ASSIGNMENT: Among the entries below, extract exactly the lines that run from the one with "max-cap-violations: 0" through the one with "numCtsBuffers: 5", both ends included.

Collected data
★ ★ ★ ★ ★ ★ ★

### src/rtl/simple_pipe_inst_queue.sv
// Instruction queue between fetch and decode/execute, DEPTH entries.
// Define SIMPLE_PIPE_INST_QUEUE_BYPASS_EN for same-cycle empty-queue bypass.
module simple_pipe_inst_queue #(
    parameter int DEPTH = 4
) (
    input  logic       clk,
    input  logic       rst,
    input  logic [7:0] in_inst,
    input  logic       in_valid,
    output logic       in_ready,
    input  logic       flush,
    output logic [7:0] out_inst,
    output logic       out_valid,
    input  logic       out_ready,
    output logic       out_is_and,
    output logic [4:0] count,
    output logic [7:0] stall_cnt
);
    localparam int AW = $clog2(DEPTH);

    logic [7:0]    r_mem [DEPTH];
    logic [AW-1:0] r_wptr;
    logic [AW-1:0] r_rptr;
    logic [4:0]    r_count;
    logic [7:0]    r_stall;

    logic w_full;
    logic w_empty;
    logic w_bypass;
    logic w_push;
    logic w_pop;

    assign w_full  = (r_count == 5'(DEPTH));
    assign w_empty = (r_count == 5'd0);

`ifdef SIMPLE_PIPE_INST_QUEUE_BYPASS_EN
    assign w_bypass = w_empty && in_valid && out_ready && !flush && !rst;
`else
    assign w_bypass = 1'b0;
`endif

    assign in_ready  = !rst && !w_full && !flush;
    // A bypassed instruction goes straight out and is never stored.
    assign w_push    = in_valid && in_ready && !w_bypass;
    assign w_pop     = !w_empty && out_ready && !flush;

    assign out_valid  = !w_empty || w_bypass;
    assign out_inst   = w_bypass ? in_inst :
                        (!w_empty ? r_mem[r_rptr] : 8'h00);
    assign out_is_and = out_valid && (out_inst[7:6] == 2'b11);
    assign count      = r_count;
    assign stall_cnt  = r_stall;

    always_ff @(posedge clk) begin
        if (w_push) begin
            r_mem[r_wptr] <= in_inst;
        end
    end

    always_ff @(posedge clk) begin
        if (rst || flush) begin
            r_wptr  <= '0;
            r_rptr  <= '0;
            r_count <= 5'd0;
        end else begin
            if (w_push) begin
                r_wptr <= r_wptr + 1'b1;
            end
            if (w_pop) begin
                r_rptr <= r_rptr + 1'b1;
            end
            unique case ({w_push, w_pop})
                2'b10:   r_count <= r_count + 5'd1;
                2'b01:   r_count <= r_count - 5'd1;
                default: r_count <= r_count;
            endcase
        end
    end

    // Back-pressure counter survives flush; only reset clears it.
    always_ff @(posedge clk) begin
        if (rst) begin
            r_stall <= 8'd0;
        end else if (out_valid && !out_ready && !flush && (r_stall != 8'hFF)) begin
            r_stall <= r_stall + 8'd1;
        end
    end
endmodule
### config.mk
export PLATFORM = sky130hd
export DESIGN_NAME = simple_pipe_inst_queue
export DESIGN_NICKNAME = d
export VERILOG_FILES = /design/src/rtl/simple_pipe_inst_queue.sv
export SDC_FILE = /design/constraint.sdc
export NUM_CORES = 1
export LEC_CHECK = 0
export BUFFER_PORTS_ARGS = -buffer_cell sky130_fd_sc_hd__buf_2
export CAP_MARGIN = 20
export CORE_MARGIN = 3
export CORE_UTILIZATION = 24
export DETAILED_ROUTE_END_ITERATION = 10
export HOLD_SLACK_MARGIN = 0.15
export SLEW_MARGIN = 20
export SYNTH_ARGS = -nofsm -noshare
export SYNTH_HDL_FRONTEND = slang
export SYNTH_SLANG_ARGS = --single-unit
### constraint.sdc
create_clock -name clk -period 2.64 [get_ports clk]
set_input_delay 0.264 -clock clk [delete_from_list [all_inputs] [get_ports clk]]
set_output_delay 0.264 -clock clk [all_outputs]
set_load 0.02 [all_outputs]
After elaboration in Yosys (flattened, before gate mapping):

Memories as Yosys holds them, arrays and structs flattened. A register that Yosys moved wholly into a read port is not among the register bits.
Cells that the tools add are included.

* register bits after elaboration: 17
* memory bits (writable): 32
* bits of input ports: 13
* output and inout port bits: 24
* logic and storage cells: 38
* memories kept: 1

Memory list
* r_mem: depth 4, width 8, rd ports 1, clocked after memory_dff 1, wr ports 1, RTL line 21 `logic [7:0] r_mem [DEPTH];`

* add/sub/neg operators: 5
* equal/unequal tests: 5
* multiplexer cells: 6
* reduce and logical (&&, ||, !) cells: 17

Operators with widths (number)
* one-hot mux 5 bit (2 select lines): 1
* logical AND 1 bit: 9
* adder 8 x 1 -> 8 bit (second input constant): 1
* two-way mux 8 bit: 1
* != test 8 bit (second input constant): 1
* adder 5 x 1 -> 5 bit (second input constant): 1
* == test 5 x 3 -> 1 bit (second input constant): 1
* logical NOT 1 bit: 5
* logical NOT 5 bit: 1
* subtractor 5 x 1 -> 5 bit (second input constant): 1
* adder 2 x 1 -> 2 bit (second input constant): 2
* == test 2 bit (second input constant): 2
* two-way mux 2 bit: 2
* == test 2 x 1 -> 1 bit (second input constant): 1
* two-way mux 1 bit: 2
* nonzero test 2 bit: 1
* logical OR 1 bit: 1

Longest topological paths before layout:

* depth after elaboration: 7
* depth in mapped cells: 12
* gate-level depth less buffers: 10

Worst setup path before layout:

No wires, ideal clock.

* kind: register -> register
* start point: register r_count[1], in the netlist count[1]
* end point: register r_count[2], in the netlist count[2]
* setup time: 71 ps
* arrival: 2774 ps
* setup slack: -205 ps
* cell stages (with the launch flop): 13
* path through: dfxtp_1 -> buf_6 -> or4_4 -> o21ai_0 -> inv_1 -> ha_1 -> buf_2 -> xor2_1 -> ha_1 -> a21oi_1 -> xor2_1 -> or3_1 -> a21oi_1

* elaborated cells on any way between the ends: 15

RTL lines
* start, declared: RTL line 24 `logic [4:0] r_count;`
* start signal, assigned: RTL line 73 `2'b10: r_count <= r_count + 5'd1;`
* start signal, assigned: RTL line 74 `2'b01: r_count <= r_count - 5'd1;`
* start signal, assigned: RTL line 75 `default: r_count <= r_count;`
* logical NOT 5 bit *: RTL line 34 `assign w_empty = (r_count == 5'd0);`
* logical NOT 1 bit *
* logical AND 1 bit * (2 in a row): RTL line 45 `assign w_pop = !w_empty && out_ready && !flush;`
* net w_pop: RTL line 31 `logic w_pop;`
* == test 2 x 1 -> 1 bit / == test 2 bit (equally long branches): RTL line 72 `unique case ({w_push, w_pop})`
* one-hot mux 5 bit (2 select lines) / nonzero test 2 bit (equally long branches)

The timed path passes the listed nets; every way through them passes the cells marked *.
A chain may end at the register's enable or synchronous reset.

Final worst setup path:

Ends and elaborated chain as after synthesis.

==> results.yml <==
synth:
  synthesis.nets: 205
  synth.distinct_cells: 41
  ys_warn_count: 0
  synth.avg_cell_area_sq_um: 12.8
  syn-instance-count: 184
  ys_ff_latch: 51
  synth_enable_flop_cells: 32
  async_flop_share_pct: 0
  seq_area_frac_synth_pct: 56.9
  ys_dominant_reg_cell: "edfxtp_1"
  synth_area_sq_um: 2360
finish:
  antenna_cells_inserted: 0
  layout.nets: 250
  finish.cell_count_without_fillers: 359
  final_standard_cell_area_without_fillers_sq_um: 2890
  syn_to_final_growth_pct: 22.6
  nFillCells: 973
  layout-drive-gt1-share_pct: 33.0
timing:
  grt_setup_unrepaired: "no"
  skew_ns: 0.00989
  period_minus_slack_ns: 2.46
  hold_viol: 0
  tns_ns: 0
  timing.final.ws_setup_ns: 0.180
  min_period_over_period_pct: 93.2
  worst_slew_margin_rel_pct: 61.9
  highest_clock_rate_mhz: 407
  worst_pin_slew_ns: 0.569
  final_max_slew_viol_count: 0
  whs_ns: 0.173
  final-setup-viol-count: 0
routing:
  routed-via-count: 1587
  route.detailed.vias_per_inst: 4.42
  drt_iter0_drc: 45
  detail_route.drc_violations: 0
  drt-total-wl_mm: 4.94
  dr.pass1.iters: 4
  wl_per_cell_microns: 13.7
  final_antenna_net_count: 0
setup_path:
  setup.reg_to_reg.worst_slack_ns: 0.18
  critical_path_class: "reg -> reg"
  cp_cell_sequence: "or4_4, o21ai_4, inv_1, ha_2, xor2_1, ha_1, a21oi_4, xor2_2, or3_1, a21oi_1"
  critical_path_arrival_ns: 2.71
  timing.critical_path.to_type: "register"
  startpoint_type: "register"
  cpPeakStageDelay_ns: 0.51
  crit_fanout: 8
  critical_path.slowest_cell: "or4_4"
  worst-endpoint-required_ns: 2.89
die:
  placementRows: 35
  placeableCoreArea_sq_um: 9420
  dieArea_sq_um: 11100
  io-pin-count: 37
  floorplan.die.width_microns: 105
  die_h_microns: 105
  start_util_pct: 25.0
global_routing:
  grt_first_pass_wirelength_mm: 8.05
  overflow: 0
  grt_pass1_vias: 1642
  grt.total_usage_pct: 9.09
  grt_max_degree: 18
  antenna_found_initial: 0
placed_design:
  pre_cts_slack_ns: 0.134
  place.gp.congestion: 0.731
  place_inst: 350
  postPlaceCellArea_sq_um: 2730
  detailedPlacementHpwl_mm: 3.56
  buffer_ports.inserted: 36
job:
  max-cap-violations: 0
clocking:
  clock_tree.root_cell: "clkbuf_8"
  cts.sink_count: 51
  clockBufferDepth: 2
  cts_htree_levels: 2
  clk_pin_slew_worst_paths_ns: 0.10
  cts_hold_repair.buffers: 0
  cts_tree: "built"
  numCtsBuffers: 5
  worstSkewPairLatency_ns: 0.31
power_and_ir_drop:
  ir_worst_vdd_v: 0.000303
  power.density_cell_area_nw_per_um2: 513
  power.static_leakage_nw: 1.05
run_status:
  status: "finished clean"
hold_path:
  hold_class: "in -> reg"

★ ★ ★ ★ ★ ★ ★

THE ANSWER:
  max-cap-violations: 0
clocking:
  clock_tree.root_cell: "clkbuf_8"
  cts.sink_count: 51
  clockBufferDepth: 2
  cts_htree_levels: 2
  clk_pin_slew_worst_paths_ns: 0.10
  cts_hold_repair.buffers: 0
  cts_tree: "built"
  numCtsBuffers: 5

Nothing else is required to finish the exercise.